(-)-Baclofen-induced and constitutively active inwardly rectifying potassium conductances in cultured rat midbrain neurons.

Biophysical and pharmacological properties, and development of the (-)-baclofen-induced potassium (KBac) conductance and the constitutively active inwardly rectifying potassium (KIR) conductance were characterised using the patch-clamp technique in cultured embryonic rat midbrain neurons. KBac conductance was induced by (-)-baclofen acting on gamma-aminobutyric acid B (GABAB) receptors, and displayed a high degree of selectivity for potassium ions, an approximate square-root dependence of conductance on extracellular potassium concentration and strongly voltage-dependent activation.

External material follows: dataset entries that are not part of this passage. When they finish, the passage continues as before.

Background: an optimization exercise with open tools, aiming at small area and a short achievable clock period. Do not read the settings as production practice. Function was checked by simulation only, so behaviour that the tests miss may differ from the original. Power figures rest on the tool's default switching activity, not on a simulated workload.

--- flow/design.v ---
`default_nettype none
package cpu_pkg;
   localparam int XLEN       = 32;
   localparam int REG_COUNT  = 32;
   localparam int REG_ADDR_W = 5;
   localparam int IMM_W      = 16;
   localparam logic [5:0] OP_RTYPE = 6'h00;
   localparam logic [5:0] OP_XORI  = 6'h01;
   localparam logic [5:0] OP_SUBI  = 6'h02;
   localparam logic [5:0] OP_ADDI  = 6'h03;
   localparam logic [5:0] OP_ORI   = 6'h0C;
   localparam logic [5:0] OP_ANDI  = 6'h0F;
   localparam logic [5:0] OP_LW    = 6'h1E;
   localparam logic [5:0] OP_SW    = 6'h1F;
   localparam logic [5:0] OP_BEQ   = 6'h30;
   localparam logic [5:0] OP_BNE   = 6'h31;
   localparam logic [5:0] FN_XOR = 6'h01;
   localparam logic [5:0] FN_SUB = 6'h02;
   localparam logic [5:0] FN_ADD = 6'h03;
   localparam logic [5:0] FN_OR  = 6'h04;
   localparam logic [5:0] FN_AND = 6'h07;
   localparam logic [5:0] FN_SLT = 6'h36;
   localparam logic [5:0] FN_SLE = 6'h37;
endpackage
`default_nettype wire
`timescale 1ns/100ps
`default_nettype none
module fetch_unit (
   input  logic        clk,
   input  logic        reset,
   input  logic        branch_taken,
   input  logic [29:0] branch_target,    
   output logic [31:0] imem_addr,
   input  logic [31:0] imem_data,
   output logic [31:1] rs_sel,
   output logic [31:1] rt_sel,
   output logic [15:0] imm,
   output logic [4:0]  dest,
   output logic        is_beq,
   output logic        is_bne,
   output logic        reg_write,
   output logic        mem_read,
   output logic        mem_write,
   output logic        use_imm,
   output logic        inv_b,        
   output logic        cin,          
   output logic        op_set,       
   output logic        op_xor,
   output logic        op_or,
   output logic        op_and,
   output logic [29:0] pc_next_seq   
);
   logic [29:0] pc;
   logic [29:0] pc_plus1;
   assign imem_addr = {pc, 2'b00};
   assign pc_plus1  = pc + 30'd1;
   always_ff @(posedge clk) begin
      if (reset)             pc <= '0;
      else if (branch_taken) pc <= branch_target;
      else                   pc <= pc_plus1;
   end
   logic [5:0] op, fn;
   logic       n_beq, n_bne, n_wr, n_lw, n_sw, n_imm, n_inv, n_cin, n_set;
   logic       n_xor, n_or, n_and;
   logic [4:0] n_dest;
   assign op = imem_data[31:26];
   assign fn = imem_data[5:0];
   always_comb begin
      n_beq  = 1'b0;
      n_bne  = 1'b0;
      n_wr   = 1'b0;
      n_lw   = 1'b0;
      n_sw   = 1'b0;
      n_imm  = 1'b0;
      n_inv  = 1'b0;
      n_cin  = 1'b0;
      n_set  = 1'b0;
      n_xor  = 1'b0;
      n_or   = 1'b0;
      n_and  = 1'b0;
      n_dest = imem_data[20:16];
      case (op)
         cpu_pkg::OP_RTYPE: begin
            n_dest = imem_data[15:11];
            n_wr   = 1'b1;
            case (fn)
               cpu_pkg::FN_XOR: n_xor = 1'b1;
               cpu_pkg::FN_SUB: begin n_inv = 1'b1; n_cin = 1'b1; end
               cpu_pkg::FN_ADD: ;
               cpu_pkg::FN_OR:  n_or  = 1'b1;
               cpu_pkg::FN_AND: n_and = 1'b1;
               cpu_pkg::FN_SLT: begin n_inv = 1'b1; n_cin = 1'b1; n_set = 1'b1; end
               cpu_pkg::FN_SLE: begin n_inv = 1'b1; n_set = 1'b1; end
               default: n_wr = 1'b0;
            endcase
         end
         cpu_pkg::OP_XORI: begin n_wr = 1'b1; n_imm = 1'b1; n_xor = 1'b1; end
         cpu_pkg::OP_SUBI: begin n_wr = 1'b1; n_imm = 1'b1; n_inv = 1'b1; n_cin = 1'b1; end
         cpu_pkg::OP_ADDI: begin n_wr = 1'b1; n_imm = 1'b1; end
         cpu_pkg::OP_ORI:  begin n_wr = 1'b1; n_imm = 1'b1; n_or  = 1'b1; end
         cpu_pkg::OP_ANDI: begin n_wr = 1'b1; n_imm = 1'b1; n_and = 1'b1; end
         cpu_pkg::OP_LW:   begin n_wr = 1'b1; n_imm = 1'b1; n_lw = 1'b1; end
         cpu_pkg::OP_SW:   begin n_imm = 1'b1; n_sw = 1'b1; end
         cpu_pkg::OP_BEQ:  n_beq = 1'b1;
         cpu_pkg::OP_BNE:  n_bne = 1'b1;
         default: ;
      endcase
   end
   always_ff @(posedge clk) begin
      pc_next_seq <= pc_plus1;
      imm         <= imem_data[15:0];
      dest        <= n_dest;
      use_imm     <= n_imm;
      inv_b       <= n_inv;
      cin         <= n_cin;
      op_set      <= n_set;
      op_xor      <= n_xor;
      op_or       <= n_or;
      op_and      <= n_and;
      for (int i = 1; i < 32; i++) begin
         rs_sel[i] <= (imem_data[25:21] == 5'(i));
         rt_sel[i] <= (imem_data[20:16] == 5'(i));
      end
      if (reset) begin
         is_beq    <= 1'b0;
         is_bne    <= 1'b0;
         reg_write <= 1'b0;
         mem_read  <= 1'b0;
         mem_write <= 1'b0;
      end else begin
         is_beq    <= n_beq;
         is_bne    <= n_bne;
         reg_write <= n_wr;
         mem_read  <= n_lw;
         mem_write <= n_sw;
      end
   end
endmodule
`default_nettype wire
`timescale 1ns/100ps
`default_nettype none
module register_file (
   input  logic        clk,
   input  logic [31:1] rs_sel,
   input  logic [31:1] rt_sel,
   output logic [31:0] rs_data,
   output logic [31:0] rt_data,
   input  logic        we,
   input  logic [4:0]  waddr,
   input  logic [31:0] wdata
);
   logic [31:0] regs [1:31];
   always_ff @(posedge clk) begin
      for (int i = 1; i < 32; i++) begin
         if (we && waddr == 5'(i)) regs[i] <= wdata;
      end
   end
   always_comb begin
      rs_data = '0;
      rt_data = '0;
      for (int i = 1; i < 32; i++) begin
         rs_data = rs_data | (regs[i] & {32{rs_sel[i]}});
         rt_data = rt_data | (regs[i] & {32{rt_sel[i]}});
      end
   end
endmodule
`default_nettype wire
`timescale 1ns/100ps
`default_nettype none
module decode_stage (
   input  logic        clk,
   input  logic        reset,
   input  logic [31:1] rs_sel,
   input  logic [31:1] rt_sel,
   input  logic [15:0] imm,
   input  logic [4:0]  dest,
   input  logic        is_beq,
   input  logic        is_bne,
   input  logic        reg_write,
   input  logic        mem_read,
   input  logic        mem_write,
   input  logic        use_imm,
   input  logic        inv_b,
   input  logic        cin,
   input  logic        op_set,
   input  logic        op_xor,
   input  logic        op_or,
   input  logic        op_and,
   input  logic [29:0] pc_next_seq,
   input  logic        we,
   input  logic [4:0]  waddr,
   input  logic [31:0] wdata,
   output logic        branch_taken,
   output logic [29:0] branch_target,
   output logic [31:0] ex_a,
   output logic [31:0] ex_b,       
   output logic [15:0] ex_imm,     
   output logic        ex_use_imm,
   output logic        ex_cin,
   output logic        ex_set,
   output logic        ex_xor,
   output logic        ex_or,
   output logic        ex_and,
   output logic [4:0]  ex_dest,
   output logic        ex_reg_write,
   output logic        ex_mem_read,
   output logic        ex_mem_write
);
   logic [31:0] rs_data, rt_data;
   register_file u_regs (
      .clk     (clk),
      .rs_sel  (rs_sel),
      .rt_sel  (rt_sel),
      .rs_data (rs_data),
      .rt_data (rt_data),
      .we      (we),
      .waddr   (waddr),
      .wdata   (wdata)
   );
   logic eq;
   assign eq            = (rs_data == rt_data);
   assign branch_taken  = (is_beq & eq) | (is_bne & ~eq);
   assign branch_target = pc_next_seq + {{14{imm[15]}}, imm};
   always_ff @(posedge clk) begin
      ex_a       <= rs_data;
      ex_b       <= rt_data ^ {32{inv_b}};
      ex_imm     <= imm ^ {16{inv_b}};
      ex_use_imm <= use_imm;
      ex_cin     <= cin;
      ex_set     <= op_set;
      ex_xor     <= op_xor;
      ex_or      <= op_or;
      ex_and     <= op_and;
      ex_dest    <= dest;
      if (reset) begin
         ex_reg_write <= 1'b0;
         ex_mem_read  <= 1'b0;
         ex_mem_write <= 1'b0;
      end else begin
         ex_reg_write <= reg_write;
         ex_mem_read  <= mem_read;
         ex_mem_write <= mem_write;
      end
   end
endmodule
`default_nettype wire
`timescale 1ns/100ps
`default_nettype none
module execute_stage (
   input  logic        clk,
   input  logic        reset,
   input  logic [31:0] a,
   input  logic [31:0] b,
   input  logic [15:0] imm,
   input  logic        use_imm,
   input  logic        cin,
   input  logic        op_set,
   input  logic        op_xor,
   input  logic        op_or,
   input  logic        op_and,
   input  logic [4:0]  dest,
   input  logic        reg_write,
   input  logic        mem_read,
   input  logic        mem_write,
   output logic [31:0] m_result,
   output logic [31:0] m_store,
   output logic [4:0]  m_dest,
   output logic        m_reg_write,
   output logic        m_mem_read,
   output logic        m_mem_write
);
   logic [31:0] op_b;
   logic [32:0] sum;
   logic [31:0] result;
   assign op_b = use_imm ? {{16{imm[15]}}, imm} : b;
   assign sum  = {1'b0, a} + {1'b0, op_b} + {32'd0, cin};
   always_comb begin
      if (op_xor)      result = a ^ op_b;
      else if (op_or)  result = a | op_b;
      else if (op_and) result = a & op_b;
      else if (op_set) result = {31'd0, ~sum[32]};
      else             result = sum[31:0];
   end
   always_ff @(posedge clk) begin
      m_result <= result;
      m_store  <= b;
      m_dest   <= dest;
      if (reset) begin
         m_reg_write <= 1'b0;
         m_mem_read  <= 1'b0;
         m_mem_write <= 1'b0;
      end else begin
         m_reg_write <= reg_write;
         m_mem_read  <= mem_read;
         m_mem_write <= mem_write;
      end
   end
endmodule
`default_nettype wire
`timescale 1ns/100ps
`default_nettype none
module result_stage (
   input  logic        reset,
   input  logic [31:0] m_result,
   input  logic [31:0] m_store,
   input  logic        m_reg_write,
   input  logic        m_mem_read,
   input  logic        m_mem_write,
   output logic [31:0] mem_addr,
   output logic [31:0] mem_wdata,
   output logic        mem_write,
   output logic        mem_read,
   input  logic [31:0] mem_rdata,
   output logic        we,
   output logic [31:0] wdata
);
   assign mem_addr  = m_result;
   assign mem_wdata = m_store;
   assign mem_write = m_mem_write;
   assign mem_read  = m_mem_read;
   assign we    = m_reg_write & ~reset;
   assign wdata = m_mem_read ? mem_rdata : m_result;
endmodule
`default_nettype wire
`timescale 1ns/100ps
`default_nettype none
module cpu_top (
   input  logic        clk,
   input  logic        reset,
   output logic [31:0] imem_addr,
   input  logic [31:0] imem_data,
   output logic [31:0] mem_addr,
   output logic [31:0] mem_wdata,
   output logic        mem_write,
   output logic        mem_read,
   input  logic [31:0] mem_rdata
);
   logic [31:1] rs_sel, rt_sel;
   logic [15:0] d_imm;
   logic [4:0]  d_dest;
   logic        d_beq, d_bne, d_wr, d_lw, d_sw, d_use_imm, d_inv, d_cin;
   logic        d_set, d_xor, d_or, d_and;
   logic [29:0] pc_next_seq, branch_target;
   logic        branch_taken;
   logic [31:0] e_a, e_b;
   logic [15:0] e_imm;
   logic        e_use_imm, e_cin, e_set, e_xor, e_or, e_and;
   logic [4:0]  e_dest;
   logic        e_wr, e_lw, e_sw;
   logic [31:0] m_result, m_store;
   logic [4:0]  m_dest;
   logic        m_wr, m_lw, m_sw;
   logic        we;
   logic [31:0] wdata;
   fetch_unit u_fetch (
      .clk           (clk),
      .reset         (reset),
      .branch_taken  (branch_taken),
      .branch_target (branch_target),
      .imem_addr     (imem_addr),
      .imem_data     (imem_data),
      .rs_sel        (rs_sel),
      .rt_sel        (rt_sel),
      .imm           (d_imm),
      .dest          (d_dest),
      .is_beq        (d_beq),
      .is_bne        (d_bne),
      .reg_write     (d_wr),
      .mem_read      (d_lw),
      .mem_write     (d_sw),
      .use_imm       (d_use_imm),
      .inv_b         (d_inv),
      .cin           (d_cin),
      .op_set        (d_set),
      .op_xor        (d_xor),
      .op_or         (d_or),
      .op_and        (d_and),
      .pc_next_seq   (pc_next_seq)
   );
   decode_stage u_decode (
      .clk           (clk),
      .reset         (reset),
      .rs_sel        (rs_sel),
      .rt_sel        (rt_sel),
      .imm           (d_imm),
      .dest          (d_dest),
      .is_beq        (d_beq),
      .is_bne        (d_bne),
      .reg_write     (d_wr),
      .mem_read      (d_lw),
      .mem_write     (d_sw),
      .use_imm       (d_use_imm),
      .inv_b         (d_inv),
      .cin           (d_cin),
      .op_set        (d_set),
      .op_xor        (d_xor),
      .op_or         (d_or),
      .op_and        (d_and),
      .pc_next_seq   (pc_next_seq),
      .we            (we),
      .waddr         (m_dest),
      .wdata         (wdata),
      .branch_taken  (branch_taken),
      .branch_target (branch_target),
      .ex_a          (e_a),
      .ex_b          (e_b),
      .ex_imm        (e_imm),
      .ex_use_imm    (e_use_imm),
      .ex_cin        (e_cin),
      .ex_set        (e_set),
      .ex_xor        (e_xor),
      .ex_or         (e_or),
      .ex_and        (e_and),
      .ex_dest       (e_dest),
      .ex_reg_write  (e_wr),
      .ex_mem_read   (e_lw),
      .ex_mem_write  (e_sw)
   );
   execute_stage u_execute (
      .clk         (clk),
      .reset       (reset),
      .a           (e_a),
      .b           (e_b),
      .imm         (e_imm),
      .use_imm     (e_use_imm),
      .cin         (e_cin),
      .op_set      (e_set),
      .op_xor      (e_xor),
      .op_or       (e_or),
      .op_and      (e_and),
      .dest        (e_dest),
      .reg_write   (e_wr),
      .mem_read    (e_lw),
      .mem_write   (e_sw),
      .m_result    (m_result),
      .m_store     (m_store),
      .m_dest      (m_dest),
      .m_reg_write (m_wr),
      .m_mem_read  (m_lw),
      .m_mem_write (m_sw)
   );
   result_stage u_result (
      .reset       (reset),
      .m_result    (m_result),
      .m_store     (m_store),
      .m_reg_write (m_wr),
      .m_mem_read  (m_lw),
      .m_mem_write (m_sw),
      .mem_addr    (mem_addr),
      .mem_wdata   (mem_wdata),
      .mem_write   (mem_write),
      .mem_read    (mem_read),
      .mem_rdata   (mem_rdata),
      .we          (we),
      .wdata       (wdata)
   );
endmodule
`default_nettype wire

Ba2+ blocked the conductance in a voltage-independent manner, whereas Cs+ produced a voltage-dependent block. In the same preparation, the KIR conductance displayed biophysical properties indistinguishable from those of the KBac conductance. Block of KIR currents by Ba2+ was voltage independent (KI, 4 microM), whereas Cs+ produced a voltage-dependent block (KI, 370 microM at -100 mV, equivalent valence, z', 1.67). The KBac and KIR conductances additionally displayed a strikingly similar pattern of development in culture; the specific conductance (nS/pF) of both conductances increased two- to three-fold between the first and second week in vitro, and remained constant thereafter.